* _Aim of the exercise_
Look below for the line containing "rsz0062_at_grt = true" and the line containing "cap_violations = 0"; repeat exactly those two lines and all lines between them, and nothing else.

^^^^

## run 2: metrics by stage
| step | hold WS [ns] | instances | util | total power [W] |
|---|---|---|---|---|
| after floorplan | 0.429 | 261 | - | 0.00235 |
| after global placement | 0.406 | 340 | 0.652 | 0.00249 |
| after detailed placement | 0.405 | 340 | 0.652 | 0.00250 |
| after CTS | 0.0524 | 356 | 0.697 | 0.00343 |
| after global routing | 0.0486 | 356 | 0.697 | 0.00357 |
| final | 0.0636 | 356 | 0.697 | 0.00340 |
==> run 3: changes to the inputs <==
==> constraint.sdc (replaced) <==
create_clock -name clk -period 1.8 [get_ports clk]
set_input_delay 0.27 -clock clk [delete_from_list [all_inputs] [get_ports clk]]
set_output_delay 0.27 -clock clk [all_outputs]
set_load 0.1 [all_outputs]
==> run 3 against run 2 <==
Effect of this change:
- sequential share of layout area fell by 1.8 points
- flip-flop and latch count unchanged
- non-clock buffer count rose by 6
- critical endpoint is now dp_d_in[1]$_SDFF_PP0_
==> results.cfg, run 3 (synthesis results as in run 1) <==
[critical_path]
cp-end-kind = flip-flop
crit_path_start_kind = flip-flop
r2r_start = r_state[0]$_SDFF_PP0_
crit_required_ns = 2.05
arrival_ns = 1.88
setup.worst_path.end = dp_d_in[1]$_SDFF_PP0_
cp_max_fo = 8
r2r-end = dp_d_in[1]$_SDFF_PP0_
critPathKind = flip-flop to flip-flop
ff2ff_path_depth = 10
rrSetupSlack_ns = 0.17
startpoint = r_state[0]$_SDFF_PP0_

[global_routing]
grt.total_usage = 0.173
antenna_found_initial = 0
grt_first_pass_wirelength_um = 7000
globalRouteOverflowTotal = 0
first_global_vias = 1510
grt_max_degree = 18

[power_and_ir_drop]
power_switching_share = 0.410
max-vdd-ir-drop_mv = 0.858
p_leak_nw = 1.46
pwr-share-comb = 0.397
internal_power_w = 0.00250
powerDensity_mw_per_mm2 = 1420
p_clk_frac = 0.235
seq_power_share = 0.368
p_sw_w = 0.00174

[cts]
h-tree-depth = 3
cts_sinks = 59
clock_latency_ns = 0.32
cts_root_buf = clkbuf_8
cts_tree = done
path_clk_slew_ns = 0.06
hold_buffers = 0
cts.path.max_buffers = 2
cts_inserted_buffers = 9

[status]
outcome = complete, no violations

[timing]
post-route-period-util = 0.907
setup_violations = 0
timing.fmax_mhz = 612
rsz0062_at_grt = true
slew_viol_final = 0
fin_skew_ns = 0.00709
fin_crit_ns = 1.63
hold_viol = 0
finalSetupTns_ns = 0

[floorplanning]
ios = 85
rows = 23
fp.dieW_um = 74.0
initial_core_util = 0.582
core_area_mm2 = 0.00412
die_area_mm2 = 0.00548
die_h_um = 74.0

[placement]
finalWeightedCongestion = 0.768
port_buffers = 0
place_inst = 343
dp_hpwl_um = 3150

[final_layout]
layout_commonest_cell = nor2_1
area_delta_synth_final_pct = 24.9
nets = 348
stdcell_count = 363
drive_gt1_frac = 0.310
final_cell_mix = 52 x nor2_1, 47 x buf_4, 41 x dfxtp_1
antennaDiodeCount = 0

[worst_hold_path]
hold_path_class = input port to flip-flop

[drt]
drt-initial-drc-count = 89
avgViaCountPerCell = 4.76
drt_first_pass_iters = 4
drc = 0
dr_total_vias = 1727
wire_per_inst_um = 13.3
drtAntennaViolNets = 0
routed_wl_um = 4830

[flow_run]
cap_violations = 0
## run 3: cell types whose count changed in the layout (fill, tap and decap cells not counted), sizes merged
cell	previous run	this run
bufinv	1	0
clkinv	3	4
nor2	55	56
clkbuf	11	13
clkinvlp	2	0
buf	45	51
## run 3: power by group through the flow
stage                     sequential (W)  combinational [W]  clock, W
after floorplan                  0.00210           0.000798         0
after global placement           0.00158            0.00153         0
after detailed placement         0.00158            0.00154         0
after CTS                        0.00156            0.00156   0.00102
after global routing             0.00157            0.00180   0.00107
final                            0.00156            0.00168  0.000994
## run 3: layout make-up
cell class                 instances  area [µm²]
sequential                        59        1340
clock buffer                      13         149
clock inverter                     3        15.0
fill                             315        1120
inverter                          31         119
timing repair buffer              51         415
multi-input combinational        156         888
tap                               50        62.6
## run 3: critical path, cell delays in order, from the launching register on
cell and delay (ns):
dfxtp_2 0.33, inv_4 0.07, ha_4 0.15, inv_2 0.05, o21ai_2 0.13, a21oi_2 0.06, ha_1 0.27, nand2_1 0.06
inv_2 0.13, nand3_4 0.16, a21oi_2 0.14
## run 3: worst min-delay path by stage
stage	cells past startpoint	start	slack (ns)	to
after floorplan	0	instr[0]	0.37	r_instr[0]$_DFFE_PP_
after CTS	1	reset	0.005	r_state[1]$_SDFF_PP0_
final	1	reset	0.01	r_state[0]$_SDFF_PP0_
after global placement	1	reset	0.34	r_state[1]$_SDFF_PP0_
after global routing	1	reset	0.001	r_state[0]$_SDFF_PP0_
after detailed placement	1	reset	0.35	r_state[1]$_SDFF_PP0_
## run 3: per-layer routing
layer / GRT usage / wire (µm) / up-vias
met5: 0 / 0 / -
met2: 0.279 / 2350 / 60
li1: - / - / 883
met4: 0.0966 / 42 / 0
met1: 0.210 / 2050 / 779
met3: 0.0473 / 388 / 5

^^^^

* _Result of the task_
rsz0062_at_grt = true
slew_viol_final = 0
fin_skew_ns = 0.00709
fin_crit_ns = 1.63
hold_viol = 0
finalSetupTns_ns = 0

[floorplanning]
ios = 85
rows = 23
fp.dieW_um = 74.0
initial_core_util = 0.582
core_area_mm2 = 0.00412
die_area_mm2 = 0.00548
die_h_um = 74.0

[placement]
finalWeightedCongestion = 0.768
port_buffers = 0
place_inst = 343
dp_hpwl_um = 3150

[final_layout]
layout_commonest_cell = nor2_1
area_delta_synth_final_pct = 24.9
nets = 348
stdcell_count = 363
drive_gt1_frac = 0.310
final_cell_mix = 52 x nor2_1, 47 x buf_4, 41 x dfxtp_1
antennaDiodeCount = 0

[worst_hold_path]
hold_path_class = input port to flip-flop

[drt]
drt-initial-drc-count = 89
avgViaCountPerCell = 4.76
drt_first_pass_iters = 4
drc = 0
dr_total_vias = 1727
wire_per_inst_um = 13.3
drtAntennaViolNets = 0
routed_wl_um = 4830

[flow_run]
cap_violations = 0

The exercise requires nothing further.